Table 5 shows that land-use pressure coincides with declining agricultural production indicators. Harvested area fell by 4.34% between 2023 and 2024, while paddy production and rice for consumption both declined by 5.66%. These changes cannot be attributed only to land conversion; weather, input costs, labor, pest conditions, water supply, and cropping intensity can also affect production. Nevertheless, the data reinforce the legal importance of protecting productive agricultural land. A property regime that allows cumulative conversion without safeguards may reduce the land base available for future recovery even when other production factors improve.
Table 6. Foreign Visitors Arriving Directly in Bali by Entrance, 2019-2024
Note: BPS Bali tourism data. Dots and commas in the source were standardized to English thousands separators.
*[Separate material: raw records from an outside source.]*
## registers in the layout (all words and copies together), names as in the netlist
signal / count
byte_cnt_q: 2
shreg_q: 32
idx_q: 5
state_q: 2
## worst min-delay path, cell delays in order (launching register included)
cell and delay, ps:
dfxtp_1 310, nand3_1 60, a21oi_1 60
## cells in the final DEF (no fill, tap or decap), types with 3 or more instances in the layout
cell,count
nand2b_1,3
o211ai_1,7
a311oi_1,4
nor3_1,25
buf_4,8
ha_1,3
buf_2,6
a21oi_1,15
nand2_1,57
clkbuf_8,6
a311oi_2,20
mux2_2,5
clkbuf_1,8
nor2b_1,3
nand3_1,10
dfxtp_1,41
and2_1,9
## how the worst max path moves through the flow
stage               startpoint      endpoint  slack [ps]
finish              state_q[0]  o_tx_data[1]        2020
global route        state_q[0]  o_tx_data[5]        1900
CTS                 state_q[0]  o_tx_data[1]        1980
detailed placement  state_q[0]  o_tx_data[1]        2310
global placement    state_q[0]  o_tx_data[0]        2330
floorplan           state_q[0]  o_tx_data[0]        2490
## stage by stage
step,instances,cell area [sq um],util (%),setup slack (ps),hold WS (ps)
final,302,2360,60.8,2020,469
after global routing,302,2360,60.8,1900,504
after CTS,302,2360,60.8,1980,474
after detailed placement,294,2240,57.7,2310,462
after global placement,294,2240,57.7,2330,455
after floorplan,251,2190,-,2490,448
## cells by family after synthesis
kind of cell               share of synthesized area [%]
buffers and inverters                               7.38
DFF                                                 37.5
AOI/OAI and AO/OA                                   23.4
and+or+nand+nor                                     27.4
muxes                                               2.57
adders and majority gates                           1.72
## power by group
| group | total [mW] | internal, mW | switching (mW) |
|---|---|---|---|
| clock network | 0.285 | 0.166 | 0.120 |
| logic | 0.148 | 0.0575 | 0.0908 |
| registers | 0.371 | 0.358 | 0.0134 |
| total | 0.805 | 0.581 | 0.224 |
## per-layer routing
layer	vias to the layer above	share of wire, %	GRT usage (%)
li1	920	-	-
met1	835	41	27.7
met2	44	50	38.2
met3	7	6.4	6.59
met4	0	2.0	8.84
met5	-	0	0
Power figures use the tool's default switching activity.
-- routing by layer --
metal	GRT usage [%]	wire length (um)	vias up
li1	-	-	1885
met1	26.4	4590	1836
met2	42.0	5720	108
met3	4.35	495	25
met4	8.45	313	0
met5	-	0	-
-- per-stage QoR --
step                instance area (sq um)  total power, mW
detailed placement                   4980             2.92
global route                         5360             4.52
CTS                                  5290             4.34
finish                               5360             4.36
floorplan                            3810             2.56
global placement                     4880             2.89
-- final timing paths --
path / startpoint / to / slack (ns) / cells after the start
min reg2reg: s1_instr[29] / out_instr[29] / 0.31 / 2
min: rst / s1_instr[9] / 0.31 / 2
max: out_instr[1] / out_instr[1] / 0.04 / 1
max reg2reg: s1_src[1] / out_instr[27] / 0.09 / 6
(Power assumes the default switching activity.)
==> config.mk <==
export PLATFORM = sky130hd
export DESIGN_NAME = serialize_output_flat
export DESIGN_NICKNAME = d
export VERILOG_FILES = /design/src/rtl/post_sparsity_pkg.sv /design/src/rtl/serialize_output_if.sv /design/src/rtl/lsb_index.sv /design/src/rtl/serialize_output.sv /design/src/flat_wrapper.sv
export SDC_FILE = /design/constraint.sdc
export NUM_CORES = 1
export LEC_CHECK = 0
export BUFFER_PORTS_ARGS = -buffer_cell sky130_fd_sc_hd__buf_2
export CAP_MARGIN = 20
export CORE_UTILIZATION = 49
export DETAILED_ROUTE_END_ITERATION = 8
export GPL_TIMING_DRIVEN = 0
export PLACE_DENSITY_LB_ADDON = 0.08
export SETUP_SLACK_MARGIN = 0.1
export SYNTH_ARGS = -nofsm -noshare
export SYNTH_HDL_FRONTEND = slang
export SYNTH_SLANG_ARGS = --single-unit
==> constraint.sdc <==
create_clock -name clk -period 8.02 [get_ports clk]
set_input_delay 0.802 -clock clk [delete_from_list [all_inputs] [get_ports clk]]
set_output_delay 0.802 -clock clk [all_outputs]
set_load 0.05 [all_outputs]
==> src/rtl/post_sparsity_pkg.sv <==
// ============================================================================
// Module   : post_sparsity_pkg
// Purpose  : Shared types and constants for the post-sparsity datapath.
// Revision : 1.0  initial release
// ============================================================================
`default_nettype none

package post_sparsity_pkg;

  localparam int IL   = 4;
  localparam int FL   = 16;
  localparam int N    = 16;
  localparam int IDXW = $clog2(N);

  typedef logic signed [IL+FL-1:0] fixed_t;

  typedef enum logic [1:0] {
    IDLE  = 2'b00,
    DRAIN = 2'b01
  } ser_state_t;

  function automatic logic [IDXW:0] popcount(input logic [N-1:0] m);
    logic [IDXW:0] c;
    c = '0;
    for (int k = 0; k < N; k++) begin
      c = c + {{IDXW{1'b0}}, m[k]};
    end
    return c;
  endfunction

endpackage

`default_nettype wire

==> src/rtl/serialize_output_if.sv <==
// ============================================================================
// Module   : serialize_output_if
// Purpose  : Sparse (index, value) stream with valid/ready handshake.
// Revision : 1.0  initial release
// ============================================================================
`default_nettype none

interface serialize_output_if;
  import post_sparsity_pkg::*;

  fixed_t          o_val;
  logic [IDXW-1:0] o_idx;
  logic            o_valid;
  logic            o_ready;
  logic            o_last;

  modport master (output o_val, output o_idx, output o_valid, output o_last, input o_ready);
  modport slave  (input o_val, input o_idx, input o_valid, input o_last, output o_ready);

endinterface

`default_nettype wire

==> src/rtl/lsb_index.sv <==
// ============================================================================
// Module   : lsb_index
// Purpose  : Lowest-set-bit priority encoder with any-set and single-set flags.
// Revision : 1.0  initial release
// ============================================================================
`default_nettype none

module lsb_index
  import post_sparsity_pkg::*;
(
  input  logic [N-1:0]    i_mask,
  output logic [IDXW-1:0] o_idx,
  output logic            o_any,
  output logic            o_single
);

  // Scan downward so the lowest set bit is the last (winning) assignment.
  always_comb begin
    o_idx = '0;
    for (int k = N - 1; k >= 0; k--) begin
      if (i_mask[k]) begin
        o_idx = IDXW'(k);
      end
    end
  end

  assign o_any    = |i_mask;
  assign o_single = o_any && ((i_mask & (i_mask - N'(1))) == '0);

endmodule

`default_nettype wire

==> src/rtl/serialize_output.sv <==
// ============================================================================
// Module   : serialize_output
// Purpose  : Captures a lane vector and streams its nonzero lanes, lowest first.
// Revision : 1.0  initial release
// ============================================================================
`default_nettype none

module serialize_output
  import post_sparsity_pkg::*;
(
  input  logic                     clk,
  input  logic                     reset,
  input  fixed_t                   i_im [N-1:0],
  input  logic                     output_ready,
  output logic                     output_taken,
  serialize_output_if.master       out_if,
  output logic                     o_all_zero,
  output logic [IDXW:0]            nnz,
  output logic [1:0]               state
);

  ser_state_t      r_state;
  fixed_t          r_buf [N-1:0];
  logic [N-1:0]    r_mask;
  logic            r_taken;
  logic            r_all_zero;
  logic [IDXW:0]   r_nnz;

  logic [N-1:0]    w_in_mask;
  logic [IDXW-1:0] w_idx;
  logic            w_any;
  logic            w_single;
  logic            w_valid;

  always_comb begin
    w_in_mask = '0;
    for (int k = 0; k < N; k++) begin
      w_in_mask[k] = (i_im[k] != '0);
    end
  end

  lsb_index u_lsb_index (
    .i_mask   (r_mask),
    .o_idx    (w_idx),
    .o_any    (w_any),
    .o_single (w_single)
  );

  assign w_valid = (r_state == DRAIN) && w_any;

  always_ff @(posedge clk) begin
    if (reset) begin
      r_state    <= IDLE;
      r_buf      <= '{default: '0};
      r_mask     <= '0;
      r_taken    <= 1'b0;
      r_all_zero <= 1'b0;
      r_nnz      <= '0;
    end else begin
      r_taken    <= 1'b0;
      r_all_zero <= 1'b0;
      case (r_state)
        IDLE: begin
          // r_taken gates out the still-held output_ready of the vector just taken.
          if (output_ready && !r_taken) begin
            r_buf   <= i_im;
            r_mask  <= w_in_mask;
            r_nnz   <= popcount(w_in_mask);
            r_taken <= 1'b1;
            if (w_in_mask != '0) begin
              r_state <= DRAIN;
            end else begin
              r_all_zero <= 1'b1;
            end
          end
        end
        DRAIN: begin
          if (!w_any) begin
            r_state <= IDLE;
          end else if (out_if.o_ready) begin
            r_mask[w_idx] <= 1'b0;
            if (w_single) begin
              r_state <= IDLE;
            end
          end
        end
        default: begin
          r_state <= IDLE;
          r_mask  <= '0;
        end
      endcase
    end
  end

  assign out_if.o_valid = w_valid;
  assign out_if.o_idx   = w_valid ? w_idx : '0;
  assign out_if.o_val   = w_valid ? r_buf[w_idx] : '0;
  assign out_if.o_last  = w_valid && w_single;

  assign output_taken = r_taken;
  assign o_all_zero   = r_all_zero;
  assign nnz          = r_nnz;
  assign state        = r_state;

endmodule

`default_nettype wire

==> src/flat_wrapper.sv <==
// flat-port wrapper written by rule: the top's interface ports become plain ports
module serialize_output_flat import post_sparsity_pkg::*;
  (clk, reset, i_im, output_ready, output_taken, o_all_zero, nnz, state, out_if_o_val, out_if_o_idx, out_if_o_valid, out_if_o_last, out_if_o_ready);
  serialize_output_if out_if_i ();
  input  logic clk;
  input  logic reset;
  input  fixed_t i_im[N-1:0];
  input  logic output_ready;
  output logic output_taken;
  output logic o_all_zero;
  output logic [IDXW:0] nnz;
  output logic [1:0] state;
  output wire logic [$bits(out_if_i.o_val)-1:0] out_if_o_val;
  output wire logic [$bits(out_if_i.o_idx)-1:0] out_if_o_idx;
  output wire logic [$bits(out_if_i.o_valid)-1:0] out_if_o_valid;
  output wire logic [$bits(out_if_i.o_last)-1:0] out_if_o_last;
  input wire logic [$bits(out_if_i.o_ready)-1:0] out_if_o_ready;
  assign out_if_o_val = out_if_i.o_val;
  assign out_if_o_idx = out_if_i.o_idx;
  assign out_if_o_valid = out_if_i.o_valid;
  assign out_if_o_last = out_if_i.o_last;
  assign out_if_i.o_ready = out_if_o_ready;
  serialize_output u_core (.clk(clk), .reset(reset), .i_im(i_im), .output_ready(output_ready), .output_taken(output_taken), .out_if(out_if_i), .o_all_zero(o_all_zero), .nnz(nnz), .state(state));
endmodule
Table 6 shows the demand-side context. Foreign tourist arrivals collapsed in 2021 due to the pandemic, then recovered sharply to 6,333,360 direct arrivals in 2024, slightly above the 2019 level. This recovery is economically positive, but it reactivates demand for accommodation, restaurants, transport infrastructure, villas, and lifestyle real estate. Because land is fixed and Bali's cultural landscapes are place-specific, tourism recovery can translate into renewed pressure on agricultural, coastal, and peri-urban property. Property law must therefore treat tourism data as legally relevant evidence. A surge in visitors is not only a tourism statistic; it is a signal of future land-use pressure.
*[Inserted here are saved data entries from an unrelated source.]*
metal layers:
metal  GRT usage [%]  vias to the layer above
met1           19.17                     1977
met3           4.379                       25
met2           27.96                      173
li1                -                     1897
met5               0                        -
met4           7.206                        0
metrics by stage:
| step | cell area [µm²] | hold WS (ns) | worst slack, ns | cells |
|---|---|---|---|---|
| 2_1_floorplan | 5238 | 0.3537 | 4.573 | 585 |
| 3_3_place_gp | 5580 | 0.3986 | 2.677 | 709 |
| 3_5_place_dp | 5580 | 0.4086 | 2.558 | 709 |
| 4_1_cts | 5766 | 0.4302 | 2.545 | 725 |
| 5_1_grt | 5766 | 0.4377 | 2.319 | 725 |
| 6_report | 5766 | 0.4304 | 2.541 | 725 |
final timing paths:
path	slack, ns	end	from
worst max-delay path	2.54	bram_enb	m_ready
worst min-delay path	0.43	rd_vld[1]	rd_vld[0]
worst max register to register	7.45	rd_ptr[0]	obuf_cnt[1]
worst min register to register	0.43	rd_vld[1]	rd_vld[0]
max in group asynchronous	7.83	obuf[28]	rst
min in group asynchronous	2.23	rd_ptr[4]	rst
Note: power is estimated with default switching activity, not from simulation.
`config.mk`:
```
export PLATFORM = sky130hd
export DESIGN_NAME = calc_key_entry_flat
export DESIGN_NICKNAME = d
export VERILOG_FILES = /design/src/rtl/calc_key_entry_if.sv /design/src/rtl/calc_key_entry.sv /design/src/flat_wrapper.sv
export SDC_FILE = /design/constraint.sdc
export NUM_CORES = 1
export LEC_CHECK = 0
export BUFFER_PORTS_ARGS = -buffer_cell sky130_fd_sc_hd__buf_2
export CELL_PAD_IN_SITES_DETAIL_PLACEMENT = 1
export CELL_PAD_IN_SITES_GLOBAL_PLACEMENT = 1
export CORE_MARGIN = 2
export CORE_UTILIZATION = 40
export CTS_BUF_LIST = sky130_fd_sc_hd__clkbuf_4 sky130_fd_sc_hd__clkbuf_8
export CTS_CLUSTER_DIAMETER = 40
export CTS_CLUSTER_SIZE = 16
export DETAILED_ROUTE_END_ITERATION = 10
export PLACE_DENSITY_LB_ADDON = 0.15
export SYNTH_ARGS = -nofsm -noshare
export SYNTH_HDL_FRONTEND = slang
export SYNTH_SLANG_ARGS = --single-unit
export TNS_END_PERCENT = 50
```
`constraint.sdc`:
```
create_clock -name clk -period 4.6 [get_ports clk]
set_input_delay 1.15 -clock clk [delete_from_list [all_inputs] [get_ports clk]]
set_output_delay 1.15 -clock clk [all_outputs]
set_load 0.05 [all_outputs]
```
`src/rtl/calc_key_entry_if.sv`:
```
// Keypad-side and operand-side signals of the calculator key-entry block.
// master = key source / downstream observer, slave = calc_key_entry.
interface calc_key_entry_if;
  logic        key_valid;
  logic [3:0]  key_code;
  logic        num1_en;
  logic        num2_en;
  logic [15:0] operand_a;
  logic [15:0] operand_b;
  logic [2:0]  digit_count;
  logic [1:0]  op_code;
  logic        op_valid;
  logic        equal_valid;
  logic        overflow;
  logic [1:0]  state_dbg;

  modport master (
    output key_valid, key_code, num1_en, num2_en,
    input  operand_a, operand_b, digit_count, op_code,
           op_valid, equal_valid, overflow, state_dbg
  );

  modport slave (
    input  key_valid, key_code, num1_en, num2_en,
    output operand_a, operand_b, digit_count, op_code,
           op_valid, equal_valid, overflow, state_dbg
  );
endinterface

```
`src/rtl/calc_key_entry.sv`:
```
// Calculator key-entry sequencer: collects a BCD first operand, an operation,
// a BCD second operand and '=', then hands both operands to a downstream ALU.
module calc_key_entry (
  input  logic               clk,
  input  logic               reset,
  calc_key_entry_if.slave    kif
);

  typedef enum logic [1:0] {
    ENTRY_A = 2'd0,
    OP_SENT = 2'd1,
    ENTRY_B = 2'd2,
    EQ_SENT = 2'd3
  } state_t;

  localparam logic [3:0] KEY_ADD = 4'hA;
  localparam logic [3:0] KEY_SUB = 4'hB;
  localparam logic [3:0] KEY_EQ  = 4'hC;
  localparam logic [3:0] KEY_CLR = 4'hD;

  localparam logic [1:0] OP_NONE = 2'd0;
  localparam logic [1:0] OP_ADD  = 2'd1;
  localparam logic [1:0] OP_SUB  = 2'd2;
  localparam logic [1:0] OP_EQ   = 2'd3;

  state_t      state_q, state_d;
  logic [15:0] operand_a_q, operand_a_d;
  logic [15:0] operand_b_q, operand_b_d;
  logic [2:0]  digit_count_q, digit_count_d;
  logic [1:0]  op_code_q, op_code_d;
  logic        op_valid_q, op_valid_d;
  logic        equal_valid_q, equal_valid_d;
  logic        overflow_q, overflow_d;

  logic key_digit;
  logic key_full;
  assign key_digit = (kif.key_code <= 4'd9);
  assign key_full  = (digit_count_q == 3'd4);

  // Next-state and register-update logic; pulses default low so they last one cycle.
  always_comb begin
    state_d       = state_q;
    operand_a_d   = operand_a_q;
    operand_b_d   = operand_b_q;
    digit_count_d = digit_count_q;
    op_code_d     = op_code_q;
    op_valid_d    = 1'b0;
    equal_valid_d = 1'b0;
    overflow_d    = overflow_q;

    if (kif.key_valid && kif.key_code == KEY_CLR) begin
      // Clear beats everything, including a concurrent num1_en/num2_en.
      state_d       = ENTRY_A;
      operand_a_d   = '0;
      operand_b_d   = '0;
      digit_count_d = '0;
      op_code_d     = OP_NONE;
      overflow_d    = 1'b0;
    end else begin
      unique case (state_q)
        ENTRY_A: begin
          if (kif.key_valid) begin
            if (key_digit) begin
              if (key_full) begin
                overflow_d = 1'b1;
              end else begin
                operand_a_d   = {operand_a_q[11:0], kif.key_code};
                digit_count_d = digit_count_q + 3'd1;
              end
            end else if ((kif.key_code == KEY_ADD || kif.key_code == KEY_SUB) &&
                         digit_count_q != 3'd0) begin
              op_code_d  = (kif.key_code == KEY_ADD) ? OP_ADD : OP_SUB;
              op_valid_d = 1'b1;
              state_d    = OP_SENT;
            end
          end
        end
        OP_SENT: begin
          // Keys are dropped here; only the downstream grant moves us on.
          if (kif.num2_en) begin
            state_d       = ENTRY_B;
            operand_b_d   = '0;
            digit_count_d = '0;
            overflow_d    = 1'b0;
          end
        end
        ENTRY_B: begin
          if (kif.key_valid) begin
            if (key_digit) begin
              if (key_full) begin
                overflow_d = 1'b1;
              end else begin
                operand_b_d   = {operand_b_q[11:0], kif.key_code};
                digit_count_d = digit_count_q + 3'd1;
              end
            end else if (kif.key_code == KEY_EQ && digit_count_q != 3'd0) begin
              op_code_d     = OP_EQ;
              op_valid_d    = 1'b1;
              equal_valid_d = 1'b1;
              state_d       = EQ_SENT;
            end
          end
        end
        EQ_SENT: begin
          // Operands stay frozen for the ALU until it asks for a new first operand.
          if (kif.num1_en) begin
            state_d       = ENTRY_A;
            operand_a_d   = '0;
            operand_b_d   = '0;
            digit_count_d = '0;
            op_code_d     = OP_NONE;
            overflow_d    = 1'b0;
          end
        end
        default: state_d = ENTRY_A;
      endcase
    end
  end

  // State and datapath registers with synchronous active-high reset.
  always_ff @(posedge clk) begin
    if (reset) begin
      state_q       <= ENTRY_A;
      operand_a_q   <= '0;
      operand_b_q   <= '0;
      digit_count_q <= '0;
      op_code_q     <= OP_NONE;
      op_valid_q    <= 1'b0;
      equal_valid_q <= 1'b0;
      overflow_q    <= 1'b0;
    end else begin
      state_q       <= state_d;
      operand_a_q   <= operand_a_d;
      operand_b_q   <= operand_b_d;
      digit_count_q <= digit_count_d;
      op_code_q     <= op_code_d;
      op_valid_q    <= op_valid_d;
      equal_valid_q <= equal_valid_d;
      overflow_q    <= overflow_d;
    end
  end

  assign kif.operand_a   = operand_a_q;
  assign kif.operand_b   = operand_b_q;
  assign kif.digit_count = digit_count_q;
  assign kif.op_code     = op_code_q;
  assign kif.op_valid    = op_valid_q;
  assign kif.equal_valid = equal_valid_q;
  assign kif.overflow    = overflow_q;
  assign kif.state_dbg   = state_q;

endmodule
```
`src/flat_wrapper.sv`:
```
// flat-port wrapper written by rule: the top's interface ports become plain ports
module calc_key_entry_flat 
  (clk, reset, kif_key_valid, kif_key_code, kif_num1_en, kif_num2_en, kif_operand_a, kif_operand_b, kif_digit_count, kif_op_code, kif_op_valid, kif_equal_valid, kif_overflow, kif_state_dbg);
  calc_key_entry_if kif_i ();
  input  logic clk;
  input  logic reset;
  input wire logic [$bits(kif_i.key_valid)-1:0] kif_key_valid;
  input wire logic [$bits(kif_i.key_code)-1:0] kif_key_code;
  input wire logic [$bits(kif_i.num1_en)-1:0] kif_num1_en;
  input wire logic [$bits(kif_i.num2_en)-1:0] kif_num2_en;
  output wire logic [$bits(kif_i.operand_a)-1:0] kif_operand_a;
  output wire logic [$bits(kif_i.operand_b)-1:0] kif_operand_b;
  output wire logic [$bits(kif_i.digit_count)-1:0] kif_digit_count;
  output wire logic [$bits(kif_i.op_code)-1:0] kif_op_code;
  output wire logic [$bits(kif_i.op_valid)-1:0] kif_op_valid;
  output wire logic [$bits(kif_i.equal_valid)-1:0] kif_equal_valid;
  output wire logic [$bits(kif_i.overflow)-1:0] kif_overflow;
  output wire logic [$bits(kif_i.state_dbg)-1:0] kif_state_dbg;
  assign kif_i.key_valid = kif_key_valid;
  assign kif_i.key_code = kif_key_code;
  assign kif_i.num1_en = kif_num1_en;
  assign kif_i.num2_en = kif_num2_en;
  assign kif_operand_a = kif_i.operand_a;
  assign kif_operand_b = kif_i.operand_b;
  assign kif_digit_count = kif_i.digit_count;
  assign kif_op_code = kif_i.op_code;
  assign kif_op_valid = kif_i.op_valid;
  assign kif_equal_valid = kif_i.equal_valid;
  assign kif_overflow = kif_i.overflow;
  assign kif_state_dbg = kif_i.state_dbg;
  calc_key_entry u_core (.clk(clk), .reset(reset), .kif(kif_i));
endmodule
```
Table 7. Land Registration and Certification Indicators in Bali, 2023
Note: Computed from public reporting of Bali ATR/BPN registration data. Estimated totals are rounded to the nearest parcel.
Table 7 shows a second paradox: high registration coverage coexists with conversion risk. Formal registration in Bali was reported at 95.4% of estimated parcels in 2023, with certificate issuance at approximately 90.89% of the estimated parcel universe. This is an impressive administrative achievement. It supports tenure security and reduces some uncertainty over parcel identity. Yet the earlier tables show that registered land can still be converted, speculated upon, or controlled through contractual devices. Registration clarifies who holds formal rights; it does not by itself determine whether land use is socially desirable, spatially legal, or free from beneficial-ownership manipulation.
Table 8. Selected Tourism and Economic Pressure Indicators Relevant to Property Law
Note: Indicators are from BPS Bali releases and tables. They are used as contextual evidence of land-use demand rather than as direct proof of causation.
Table 8 combines several indicators of tourism-driven pressure. Bali's economy grew by 5.48% in 2024, and accommodation and food services accounted for 21.75% of the fourth-quarter 2024 production structure. BPS tourism data recorded more than 6.33 million direct foreign arrivals in 2024, and BPS hotel-room data show 61,094 rooms in classified hotels in the same year. These figures are not negative in themselves. They show a strong tourism economy. The legal concern is that tourism's spatial footprint may be inconsistent with agricultural, ecological, and customary land protections unless land-use law is enforceable and market benefits are distributed fairly.
The first implication is that Bali's property law should be understood as an integrated land-governance system. National land rights establish legal form, but land outcomes depend on the interaction among registration, spatial planning, licensing, adat governance, subak organization, investment practice, and enforcement. A policy that accelerates registration without synchronizing spatial data may increase the liquidity of land but not necessarily protect socially valuable uses. Conversely, a policy that recognizes adat authority without transparent governance may protect local identity in some cases while producing uncertainty or internal conflicts in others. The key reform principle is integration: cadastral records, spatial plans, LP2B maps, desa adat boundaries, subak networks, licensing data, and beneficial-ownership records should be capable of being checked against one another before transactions and permits are approved.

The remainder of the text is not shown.